Is it? That seems like a very bold claim. MLs have been at the heart of a lot of language development for the last few decades, both as research languages for various concepts, but also practically: OCaml is fairly famous as a language to write programming languages in. FP isn't something wild and niche, it's discussed fairly regularly even amongst users of mainstream programming languages. Even Go has an FP library now, coming out of IBM of all places.
I don't think you can attribute this to ignorance, because it's very clear that Pike is not ignorant of programming language design - even if you disagree with his decisions, he has had tremendous success at implementing his vision. To me it speaks more of disinterest - FP doesn't seem to really register on his radar as a useful mine of PL ideas. That's fine, although I agree with the previous poster that it's ironic to be such a proponent if APL, and yet have such a blind spot to another very fascinating area of his field.

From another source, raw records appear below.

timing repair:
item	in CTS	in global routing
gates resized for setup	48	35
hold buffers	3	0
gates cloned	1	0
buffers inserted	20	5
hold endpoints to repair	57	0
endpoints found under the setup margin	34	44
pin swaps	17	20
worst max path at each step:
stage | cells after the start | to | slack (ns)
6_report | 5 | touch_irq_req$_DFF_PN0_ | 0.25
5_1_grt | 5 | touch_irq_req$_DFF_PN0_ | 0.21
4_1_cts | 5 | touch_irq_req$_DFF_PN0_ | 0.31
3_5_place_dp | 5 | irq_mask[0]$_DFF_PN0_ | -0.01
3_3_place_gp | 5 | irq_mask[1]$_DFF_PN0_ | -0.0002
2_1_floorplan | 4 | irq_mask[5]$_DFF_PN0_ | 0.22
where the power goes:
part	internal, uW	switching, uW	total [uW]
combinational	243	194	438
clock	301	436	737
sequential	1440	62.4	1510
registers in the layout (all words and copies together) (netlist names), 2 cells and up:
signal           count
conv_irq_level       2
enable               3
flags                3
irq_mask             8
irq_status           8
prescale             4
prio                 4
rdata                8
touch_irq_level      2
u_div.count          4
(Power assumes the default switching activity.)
[config.mk]
export PLATFORM = sky130hd
export DESIGN_NAME = cba_aux_signals
export DESIGN_NICKNAME = d
export VERILOG_FILES = /design/src/hdl/cba_pkg.sv /design/src/hdl/cba_sync2.sv /design/src/hdl/cba_timer.sv /design/src/hdl/cba_aux_signals.sv
export VERILOG_INCLUDE_DIRS = /design/src /design/src/hdl
export SDC_FILE = /design/constraint.sdc
export NUM_CORES = 1
export LEC_CHECK = 0
export ABC_AREA = 1
export BUFFER_PORTS_ARGS = -buffer_cell sky130_fd_sc_hd__buf_2
export CAP_MARGIN = 20
export CORE_UTILIZATION = 40
export DETAILED_ROUTE_END_ITERATION = 16
export SYNTH_ARGS = -nofsm -noshare
export SYNTH_HDL_FRONTEND = slang
export SYNTH_HIERARCHICAL = 1
export SYNTH_SLANG_ARGS = --single-unit
export TNS_END_PERCENT = 1
[constraint.sdc]
create_clock -name clk -period 2.3 [get_ports clk]
set_clock_uncertainty 0.15 [all_clocks]
set_input_delay 0.46 -clock clk [delete_from_list [all_inputs] [get_ports clk]]
set_output_delay 0.46 -clock clk [all_outputs]
set_load 0.02 [all_outputs]
[src/hdl/cba_cfg.svh]
// Constants of the bus auxiliary signal block: reset values, widths and timing counts.
// Assumes a 100 MHz double-rate clock from which the system clock is divided by two.
`ifndef CBA_CFG_SVH
`define CBA_CFG_SVH

// ****************************************************************
// Timing
// ****************************************************************
`define CBA_CLK_PERIOD_PS 10000
`define CBA_TC_LOW_HALF_SYS 3
`define CBA_TC_PULSE_CLKS ((`CBA_TC_LOW_HALF_SYS * 2 * `CBA_CLK_PERIOD_PS) / (2 * `CBA_CLK_PERIOD_PS))

// ****************************************************************
// Widths and reset values
// ****************************************************************
`define CBA_CNT_W 5
`define CBA_TIMER_W 24
`define CBA_INT_IDLE 3'h7
`define CBA_LANE_IDLE 2'h3
`define CBA_MODE_RST 6'h3f

`endif

[src/hdl/cba_pkg.sv]
// Types of the bus auxiliary signal block.
// Assumes cba_cfg.svh is on the include path.
`include "cba_cfg.svh"
package cba_pkg;

	// ****************************************************************
	// Transfer request from the bus interface unit
	// ****************************************************************
	typedef struct packed {
		logic isRead;
		logic [1:0] byteLane;
		logic [`CBA_CNT_W-1:0] datumCount;
	} cba_xfer_req_t;

	// ****************************************************************
	// Pins that face the bus, all active-low except systemRefClock
	// ****************************************************************
	typedef struct packed {
		logic readStrobe_n;
		logic writeStrobe_n;
		logic [1:0] halfwordLaneStrobe_n;
		logic lastDatum_n;
		logic timerTerminalCount_n;
		logic busGrantOut_n;
		logic systemRefClock;
	} cba_pins_t;

	typedef enum logic [2:0] {
		ST_IDLE = 3'b001,
		ST_ADDR = 3'b010,
		ST_DATA = 3'b100
	} cba_state_t;

	typedef enum logic [1:0] {
		TM_RUN = 2'b01,
		TM_HOLD = 2'b10
	} cba_tstate_t;

endpackage

[src/hdl/cba_sync2.sv]
// Two flip-flop synchroniser for pins from outside the clock domain.
// Assumes a synchronous active-high reset on the local clock.
`timescale 1ns/10ps
module cba_sync2 #(
	parameter int W = 1,
	parameter logic [W-1:0] RST_VAL = '1
)(
	input wire logic clk,
	input wire logic sys_rst,
	input wire logic [W-1:0] asyncIn,
	output logic [W-1:0] syncOut
);
	logic [W-1:0] meta_q;
	logic [W-1:0] meta_d;
	logic [W-1:0] sync_q;
	logic [W-1:0] sync_d;

	always_comb
	begin
		meta_d = asyncIn;
		sync_d = meta_q;
	end

	always_ff @(posedge clk)
	begin
		if (sys_rst)
		begin
			meta_q <= RST_VAL;
			sync_q <= RST_VAL;
		end
		else
		begin
			meta_q <= meta_d;
			sync_q <= sync_d;
		end
	end

	assign syncOut = sync_q;
endmodule

[src/hdl/cba_timer.sv]
// On-chip down-counting timer with terminal-count output.
// Assumes tick is a one-clock pulse once per system clock.
`timescale 1ns/10ps
`include "cba_cfg.svh"
module cba_timer #(
	parameter int TW = `CBA_TIMER_W,
	parameter int PULSE_CLKS = `CBA_TC_PULSE_CLKS
)(
	input wire logic clk,
	input wire logic sys_rst,
	input wire logic tick,
	input wire logic softMode,
	input wire logic softReset,
	input wire logic [TW-1:0] reloadValue,
	output logic tcActive
);
	cba_pkg::cba_tstate_t st_q;
	cba_pkg::cba_tstate_t st_d;
	logic [TW-1:0] cnt_q;
	logic [TW-1:0] cnt_d;
	logic [3:0] pulse_q;
	logic [3:0] pulse_d;

	always_comb
	begin
		st_d = st_q;
		cnt_d = cnt_q;
		pulse_d = pulse_q;
		case (st_q)
			cba_pkg::TM_RUN:
			begin
				if (tick)
				begin
					if (cnt_q == '0)
					begin
						cnt_d = reloadValue;
						st_d = cba_pkg::TM_HOLD;
						pulse_d = 4'(PULSE_CLKS - 1);
					end
					else
					begin
						cnt_d = cnt_q - 1'b1;
					end
				end
			end
			cba_pkg::TM_HOLD:
			begin
				if (softMode)
				begin
					if (softReset)
					begin
						st_d = cba_pkg::TM_RUN;
					end
				end
				else if (pulse_q == 4'h0)
				begin
					st_d = cba_pkg::TM_RUN;
				end
				else
				begin
					pulse_d = pulse_q - 1'b1;
					if (tick && cnt_q != '0)
					begin
						cnt_d = cnt_q - 1'b1;
					end
				end
			end
			default:
			begin
				st_d = cba_pkg::TM_RUN;
			end
		endcase
		if (softMode && softReset)
		begin
			cnt_d = reloadValue;
		end
	end

	always_ff @(posedge clk)
	begin
		if (sys_rst)
		begin
			st_q <= cba_pkg::TM_RUN;
			cnt_q <= '0;
			pulse_q <= 4'h0;
		end
		else
		begin
			st_q <= st_d;
			cnt_q <= cnt_d;
			pulse_q <= pulse_d;
		end
	end

	assign tcActive = (st_q == cba_pkg::TM_HOLD);
endmodule

[src/hdl/cba_aux_signals.sv]
// Auxiliary bus control signals: lane strobes, final-datum flag, terminal count,
// bus fault handling, interrupt and mode inputs, output float and system clock.
// Assumes clk is the double-rate master clock and the core logic shares it.
`timescale 1ns/10ps
`include "cba_cfg.svh"
module cba_aux_signals #(
	parameter int CW = `CBA_CNT_W,
	parameter int TW = `CBA_TIMER_W
)(
	input wire logic clk,
	input wire logic sys_rst,
	input wire logic xferStart,
	input wire cba_pkg::cba_xfer_req_t xferReq,
	output logic xferReady,
	output logic xferDone,
	output logic busErrorException,
	input wire logic maskReadLanes,
	input wire logic timerSoftMode,
	input wire logic timerSoftReset,
	input wire logic [TW-1:0] timerReload,
	input wire logic busGrantReq,
	output logic [5:0] interruptLevel,
	output logic [5:0] resetMode,
	input wire logic ackIn_n,
	input wire logic readBufferLoad_n,
	input wire logic busFaultIn_n,
	input wire logic [2:0] syncedInterruptIn_n,
	input wire logic [2:0] directInterruptIn_n,
	input wire logic floatAllOutputsReq_n,
	output cba_pkg::cba_pins_t pinOut,
	output logic pinOutEn
);
	// ****************************************************************
	// Pin synchronisers
	// ****************************************************************
	logic [2:0] ctlSync;
	logic [2:0] sIntSync;
	logic [2:0] dIntSync;
	logic floatSync_n;

	cba_sync2 #(.W(3), .RST_VAL(3'h7)) ctlSyncInst (
		.clk(clk),
		.sys_rst(sys_rst),
		.asyncIn({ackIn_n, readBufferLoad_n, busFaultIn_n}),
		.syncOut(ctlSync)
	);

	cba_sync2 #(.W(3), .RST_VAL(`CBA_INT_IDLE)) sIntSyncInst (
		.clk(clk),
		.sys_rst(1'b0),
		.asyncIn(syncedInterruptIn_n),
		.syncOut(sIntSync)
	);

	cba_sync2 #(.W(3), .RST_VAL(`CBA_INT_IDLE)) dIntSyncInst (
		.clk(clk),
		.sys_rst(1'b0),
		.asyncIn(directInterruptIn_n),
		.syncOut(dIntSync)
	);

	cba_sync2 #(.W(1), .RST_VAL(1'b1)) floatSyncInst (
		.clk(clk),
		.sys_rst(sys_rst),
		.asyncIn(floatAllOutputsReq_n),
		.syncOut(floatSync_n)
	);

	logic ackSeen;
	logic loadSeen;
	logic faultSeen;

	assign ackSeen = ~ctlSync[2];
	assign loadSeen = ~ctlSync[1];
	assign faultSeen = ~ctlSync[0];

	// ****************************************************************
	// System clock divider
	// ****************************************************************
	logic phase_q;
	logic phase_d;
	logic sysTick;

	always_comb
	begin
		phase_d = ~phase_q;
	end

	always_ff @(posedge clk)
	begin
		if (sys_rst)
		begin
			phase_q <= 1'b0;
		end
		else
		begin
			phase_q <= phase_d;
		end
	end

	assign sysTick = ~phase_q;

	// ****************************************************************
	// Interrupt path and reset mode capture
	// ****************************************************************
	logic [2:0] sIntStage_q;
	logic [2:0] sIntStage_d;
	logic [5:0] intLevel_q;
	logic [5:0] intLevel_d;
	logic [5:0] mode_q;
	logic [5:0] mode_d;

	always_comb
	begin
		sIntStage_d = sIntStage_q;
		intLevel_d = intLevel_q;
		mode_d = mode_q;
		if (sysTick)
		begin
			sIntStage_d = ~sIntSync;
			intLevel_d = {~dIntSync, sIntStage_q};
		end
		if (sys_rst)
		begin
			mode_d = ~{dIntSync, sIntSync};
		end
	end

	always_ff @(posedge clk)
	begin
		mode_q <= mode_d;
		if (sys_rst)
		begin
			sIntStage_q <= 3'h0;
			intLevel_q <= 6'h00;
		end
		else
		begin
			sIntStage_q <= sIntStage_d;
			intLevel_q <= intLevel_d;
		end
	end

	assign interruptLevel = intLevel_q;
	assign resetMode = mode_q;

	// ****************************************************************
	// Transaction sequencer
	// ****************************************************************
	cba_pkg::cba_state_t st_q;
	cba_pkg::cba_state_t st_d;
	cba_pkg::cba_xfer_req_t req_q;
	cba_pkg::cba_xfer_req_t req_d;
	logic [CW-1:0] remain_q;
	logic [CW-1:0] remain_d;
	logic done_q;
	logic done_d;
	logic berr_q;
	logic berr_d;
	logic datumEvent;

	assign xferReady = (st_q == cba_pkg::ST_IDLE);
	assign datumEvent = req_q.isRead ? loadSeen : ackSeen;

	always_comb
	begin
		st_d = st_q;
		req_d = req_q;
		remain_d = remain_q;
		done_d = 1'b0;
		berr_d = 1'b0;
		case (st_q)
			cba_pkg::ST_IDLE:
			begin
				if (xferStart)
				begin
					req_d = xferReq;
					remain_d = (xferReq.datumCount == '0) ? CW'(1) : xferReq.datumCount;
					st_d = cba_pkg::ST_ADDR;
				end
			end
			cba_pkg::ST_ADDR:
			begin
				if (sysTick)
				begin
					st_d = cba_pkg::ST_DATA;
				end
			end
			cba_pkg::ST_DATA:
			begin
				if (sysTick)
				begin
					if (faultSeen)
					begin
						st_d = cba_pkg::ST_IDLE;
						done_d = 1'b1;
						berr_d = req_q.isRead;
					end
					else if (datumEvent)
					begin
						if (remain_q == CW'(1))
						begin
							st_d = cba_pkg::ST_IDLE;
							done_d = 1'b1;
						end
						else
						begin
							remain_d = remain_q - 1'b1;
						end
					end
				end
			end
			default:
			begin
				st_d = cba_pkg::ST_IDLE;
			end
		endcase
	end

	always_ff @(posedge clk)
	begin
		if (sys_rst)
		begin
			st_q <= cba_pkg::ST_IDLE;
			req_q <= '0;
			remain_q <= '0;
			done_q <= 1'b0;
			berr_q <= 1'b0;
		end
		else
		begin
			st_q <= st_d;
			req_q <= req_d;
			remain_q <= remain_d;
			done_q <= done_d;
			berr_q <= berr_d;
		end
	end

	assign xferDone = done_q;
	assign busErrorException = berr_q;

	// ****************************************************************
	// Timer
	// ****************************************************************
	logic tcActive;

	cba_timer #(.TW(TW)) timerInst (
		.clk(clk),
		.sys_rst(sys_rst),
		.tick(sysTick),
		.softMode(timerSoftMode),
		.softReset(timerSoftReset),
		.reloadValue(timerReload),
		.tcActive(tcActive)
	);

	// ****************************************************************
	// Registered pin outputs
	// ****************************************************************
	cba_pkg::cba_pins_t pins_q;
	cba_pkg::cba_pins_t pins_d;
	logic oe_q;
	logic oe_d;
	logic inData;

	assign inData = (st_d == cba_pkg::ST_DATA);

	always_comb
	begin
		pins_d.readStrobe_n = ~(inData && req_d.isRead);
		pins_d.writeStrobe_n = ~(inData && !req_d.isRead);
		pins_d.halfwordLaneStrobe_n = `CBA_LANE_IDLE;
		if (inData && !(req_d.isRead && maskReadLanes))
		begin
			pins_d.halfwordLaneStrobe_n[1] = ~req_d.byteLane[1];
			pins_d.halfwordLaneStrobe_n[0] = ~req_d.byteLane[0];
		end
		pins_d.lastDatum_n = ~(inData && remain_d == CW'(1));
		pins_d.timerTerminalCount_n = ~tcActive;
		pins_d.busGrantOut_n = ~busGrantReq;
		pins_d.systemRefClock = phase_d;
		oe_d = floatSync_n;
	end

	always_ff @(posedge clk)
	begin
		if (sys_rst)
		begin
			pins_q <= '{readStrobe_n: 1'b1, writeStrobe_n: 1'b1, halfwordLaneStrobe_n: `CBA_LANE_IDLE,
				lastDatum_n: 1'b1, timerTerminalCount_n: 1'b1, busGrantOut_n: 1'b1,
				systemRefClock: 1'b0};
			oe_q <= 1'b1;
		end
		else
		begin
			pins_q <= pins_d;
			oe_q <= oe_d;
		end
	end

	assign pinOut = pins_q;
	assign pinOutEn = oe_q;
endmodule

==> results of run 1 <==
==> final timing paths <==
path | start | end | slack [ns] | cells past startpoint
max reg2reg | timerInst/cnt_q[0]$_SDFFE_PP0P_ | timerInst/cnt_q[1]$_SDFFE_PP0P_ | 0.20 | 14
max | timerInst/cnt_q[0]$_SDFFE_PP0P_ | timerInst/cnt_q[1]$_SDFFE_PP0P_ | 0.20 | 14
min reg2reg | dIntSyncInst/meta_q[0]$_SDFF_PP1_ | dIntSyncInst/syncOut[0]$_SDFF_PP1_ | 0.26 | 2
min | syncedInterruptIn_n[1] | sIntSyncInst/meta_q[1]$_SDFF_PP1_ | 0.1 | 3
==> cells by family (layout without fill, tap and decap cells) <==
group,count (synthesis),after routing
compound gates,55,55
xor+xnor,16,16
fa+ha+maj,6,6
buf+inv,110,190
flops,87,87
other cells,1,2
simple gates,386,386
==> through the flow <==
stage | setup WS, ns | hold WS, ns
finish | 0.1999 | 0.09653
CTS | 0.1927 | 0.08018
detailed placement | 0.2050 | 0.2470
global placement | 0.2533 | 0.2418
floorplan | 0.5716 | 0.2365
global route | 0.002082 | 0.08398
==> power by group through the flow <==
| stage | logic (mW) | registers, mW | clock network [mW] |
|---|---|---|---|
| floorplan | 1.06 | 1.88 | 0 |
| finish | 1.41 | 1.82 | 1.04 |
| global route | 1.62 | 1.85 | 1.15 |
| detailed placement | 1.42 | 1.85 | 0 |
| global placement | 1.38 | 1.85 | 0 |
| CTS | 1.42 | 1.82 | 1.08 |
==> Yosys cell counts, drive strengths merged <==
cell / n / share of area
a211oi: 1 / 0.0028
a21oi: 17 / 0.020
buf: 9 / 0.018
clkbuf: 7 / 0.0059
clkinv: 3 / 0.0028
conb: 1 / 0.00084
dfxtp: 81 / 0.36
edfxtp: 6 / 0.040
ha: 6 / 0.017
inv: 91 / 0.076
nand2: 200 / 0.18
nand3: 45 / 0.051
nand3b: 5 / 0.0084
nand4: 9 / 0.014
nor2: 122 / 0.12
nor3: 4 / 0.0070
o211ai: 1 / 0.0017
o21ai: 35 / 0.040
o21bai: 1 / 0.0017
or2: 1 / 0.0014
xnor2: 1 / 0.0020
xor2: 15 / 0.029
==> sequential cells by signal, indices dropped and copies added (netlist names) <==
name                   flops
sIntSyncInst/syncOut       3
req_q                      3
dIntSyncInst/meta_q        3
sIntSyncInst/meta_q        3
st_q                       3
dIntSyncInst/syncOut       3
floatSyncInst/syncOut      1
interruptLevel             6
timerInst/cnt_q           24
busErrorException          1
ctlSyncInst/syncOut        3
timerInst/pulse_q          4
floatSyncInst/meta_q       1
pinOut                     8
resetMode                  6
remain_q                   5
pinOutEn                   1
timerInst/st_q             2
ctlSyncInst/meta_q         3
xferDone                   1
sIntStage_q                3
==> tightest hold or removal path, cell delays in order <==
cell     delay (ns)
buf_2          0.07
inv_1          0.03
nand2_1        0.04
==> layout make-up <==
type | instances | area [µm²]
Inverter | 94 | 354.1
Tap cell | 140 | 175.2
Clock inverter | 5 | 37.54
Clock buffer | 11 | 152.6
Timing Repair Buffer | 80 | 420.4
Multi-Input combinational cell | 465 | 2222
Sequential cell | 87 | 1802
Fill cell | 1147 | 5724
==> metal layers <==
metal | GRT usage | vias to the layer above | share of wire
li1 | - | 2181 | -
met1 | 0.2490 | 1788 | 0.48
met2 | 0.3013 | 71 | 0.46
met3 | 0.03874 | 14 | 0.047
met4 | 0.07730 | 0 | 0.016
met5 | 0 | - | 0
==> qor.csv, run 1 <==
stage,metric,value,unit
setup_path,CP Buf/Inv Count,3,
layout,area delta synth->final,15.21,%
cts,clock-pin slew of the registers on the worst-case setup and hold paths,0.10,ns
synth,Mapped Area,4482,µm²
power_and_ir_drop,sw frac,0.3814,
floorplan,Die Wd,107.9,µm
power_and_ir_drop,total power,4.281,mW
global_route,Congestion Overflow GR,0,
timing,Final setup viols,0,
cts,Worst-Skew Late Latency,0.37,ns
cts,post-CTS setup buffers,0,
setup_path,Crit path required time,2.42,ns
power_and_ir_drop,NetSw,1.633,mW
timing,max-slew violation count,0,
cts,post-cts sizing count,0,
placement,GPL Wtd Cong,0.8341,
synth,sequential-to-total area share from yosys stat,0.4020,
route,total number of vias,4054,
route,Final ANT Viol Nets,0,
floorplan,die area,11630,µm²
power_and_ir_drop,total power per unit cell area,829.0,nW/µm²
timing,Final TNS setup,0,ns
cts,CTS sink count,87,
synth,largest family of logic cells by synthesized area,simple AND/OR/NAND/NOR gates,
route,Wirelength per Cell,11.57,µm
setup_path,Critical Path AT,2.22,ns
power_and_ir_drop,maximum VDD drop,0.4751,mV
placement,I/O Buffers,72,
worst_hold_path,Hold Crit Class,in -> reg,
route,drt drc,0,
floorplan,# rows,38,
cts,Max Root-Sink Buffers,2,
cts,CTS hold repair buffers,0,
route,Total Wirelength,10.21,mm
floorplan,core area,10890,µm²
timing,final worst-path cycle share,0.9131,
setup_path,"Max FO, Critical Path",22,
setup_path,Max stage delay on crit path,0.33,ns
placement,hpwl dp,7.547,mm
timing,Fin. Hold Viols,0,
timing,Worst Max-Slew Pin Slew,0.5823,ns
timing,Relative slew margins,0.6104,
layout,layout cell share with drive strength beyond 1,0.2008,
layout,"commonest non-fill, non-tap cell in the layout",nand2_1,
timing,fmax,476.2,MHz
power_and_ir_drop,clock network fraction of design power,0.244,
timing,Tmin final,2.100,ns
setup_path,Crit. End Element,flip-flop,
synth,Netlist cell types,36,
synth,area share of xor/xnor cells in the synthesized design,0.03127,
setup_path,CP startpoint kind,flip-flop,
setup_path,crit-path cells,inv_1 > ha_1 > inv_1 > nor2_1 > nand2_1 > nor2_2 > nand3_1 > nand2_1 > nand2_2 > nand2_4 > nand2_4 > clkinv_2 > nor2_1 > nor2_2,
floorplan,IO Count,73,
synth,YS warnings,6,
cts,CTS Buf Count,9,
cts,H-tree depth,3,
global_route,GRT Overall Usage,0.1894,
layout,Non-Filler Instances,882,
global_route,largest net degree at the start of global routing,28,
setup_path,critical path's slowest cell,dfxtp_1,
synth,post-synthesis simple-gate area fraction,0.3802,
route,drt pass-1 iters,4,
power_and_ir_drop,Internal,2.648,mW
floorplan,Die Y,107.9,µm
timing,RSZ-0062 raised after global routing,no,
synth,Synth Area in Compound Gates,0.06588,
route,vias per cell,4.596,
layout,most frequent cells in the layout,"nand2_1 (189), nor2_1 (92), inv_1 (86)",
route,DRT iter0 DRCs,166,
floorplan,Initial Util,0.4116,
power_and_ir_drop,Lkg Pwr,2.623,nW
layout,final net count,792,
global_route,antenna violations before repair,0,
cts,CTS tree,built,
setup_path,Top delay family on crit path,simple AND/OR/NAND/NOR gates,
global_route,first-pass GRT wire length,17.06,mm
power_and_ir_drop,Seq pwr share,0.426,
synth,"Avg Cell Area, Syn",6.780,µm²
layout,Final Core Density,0.4743,
setup_path,CP Class,reg -> reg,
status,status,completed,
cts,Clock Tree Root,clkbuf_8,
synth,synthesized flop and latch total,87,
power_and_ir_drop,combinational power share,0.330,
global_route,vias in the first global route,3790,
layout,number of diodes,0,
layout,fin area,5164,µm²
placement,cell count after placement,866,
placement,area of placed instances,4974,µm²
synth,Gate Count Post-Synth,661,
synth,Synth Area in Adders,0.01675,
job,max cap viols,0,
synth,mux cell area share after synthesis,0,
(Power assumes the default switching activity.)
==> inputs of run 2 (changes only) <==
==> constraint.sdc (replaced) <==
create_clock -name clk -period 2.3 [get_ports clk]
set_clock_uncertainty 0.15 [all_clocks]
set_input_delay 0.575 -clock clk [delete_from_list [all_inputs] [get_ports clk]]
set_output_delay 0.575 -clock clk [all_outputs]
set_load 0.02 [all_outputs]
==> run 2 against run 1 <==
Compared with the run above: critical path depth unchanged; critical path type unchanged; largest power group unchanged; fmax grew 4.8%; largest cell class unchanged; worst hold slack improved by 0.13 ns; non-clock buffer count up 1; clock power increased by 11%; sequential cell count is the same.
--- config.mk ---
export PLATFORM = sky130hd
export DESIGN_NAME = acmp_top
export DESIGN_NICKNAME = d
export VERILOG_FILES = /design/src/verilog/acmp_pkg.sv /design/src/verilog/acmp_sync.sv /design/src/verilog/acmp_top.sv
export VERILOG_INCLUDE_DIRS = /design/src /design/src/verilog
export SDC_FILE = /design/constraint.sdc
export NUM_CORES = 1
export LEC_CHECK = 0
export ABC_AREA = 1
export BUFFER_PORTS_ARGS = -buffer_cell sky130_fd_sc_hd__buf_2
export CORE_ASPECT_RATIO = 2
export CORE_UTILIZATION = 40
export CTS_BUF_LIST = sky130_fd_sc_hd__clkbuf_8
export CTS_CLUSTER_SIZE = 12
export DETAILED_ROUTE_END_ITERATION = 10
export PLACE_DENSITY = 0.72
export SYNTH_ARGS = -nofsm -noshare
export SYNTH_HDL_FRONTEND = slang
export SYNTH_SLANG_ARGS = --single-unit
--- constraint.sdc ---
create_clock -name pclk -period 1.8 [get_ports pclk]
set_clock_uncertainty 0.05 [all_clocks]
set_input_delay 0.09 -clock pclk [delete_from_list [all_inputs] [get_ports pclk]]
set_output_delay 0.09 -clock pclk [all_outputs]
set_load 0.05 [all_outputs]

Would Haskel or some other functional language be a part of a typical CS curriculum?
I remember having a course about programming paradigms which introduced different languages and we wrote a small project based on functional languages.
Possibly. It's wierd he's so enamored with apl which just seems to me like languages focused an algebra designed around arrays.
Algebra based designs can be formed around many data structures and many languages generalize this concept like Haskell. With Haskell you can create your own algebraic DSL around arrays and anything else you can think of. It seems he's enamored with the specific array instance of algebra based designs and unaware of how it's only one specific case of a general concept.
APL wasn't originally a programming language at all. Ken Iverson designed it as a mathematical notation to express and reason about computer algorithms. "Notation as a tool of thought," is how he thought about it. It was implemented as a programming language years after he created the notation in 1960.
An APL-like Haskell DSL could be interesting, but to match APL's expressiveness you'd basically need to reimplement all of APL. For maximum generality, one could just skip both APL and Haskell and just use the lambda calculus. I found that a bit hard to work with, though.
As far as Numpy and all, they are all directly descended from APL. The difference is that it takes 10 lines of Python to match 10 characters of APL. While the array languages' terseness can be excessive, doing it in Python is not very pleasant either.
I don't think you can attribute this to ignorance, because it's very clear that Pike is not ignorant of programming language design - even if you disagree with his decisions, he has had tremendous success at implementing his vision. To me it speaks more of disinterest - FP doesn't seem to really register on his radar as a useful mine of PL ideas. That's fine, although I agree with the previous poster that it's ironic to be such a proponent if APL, and yet have such a blind spot to another very fascinating area of his field.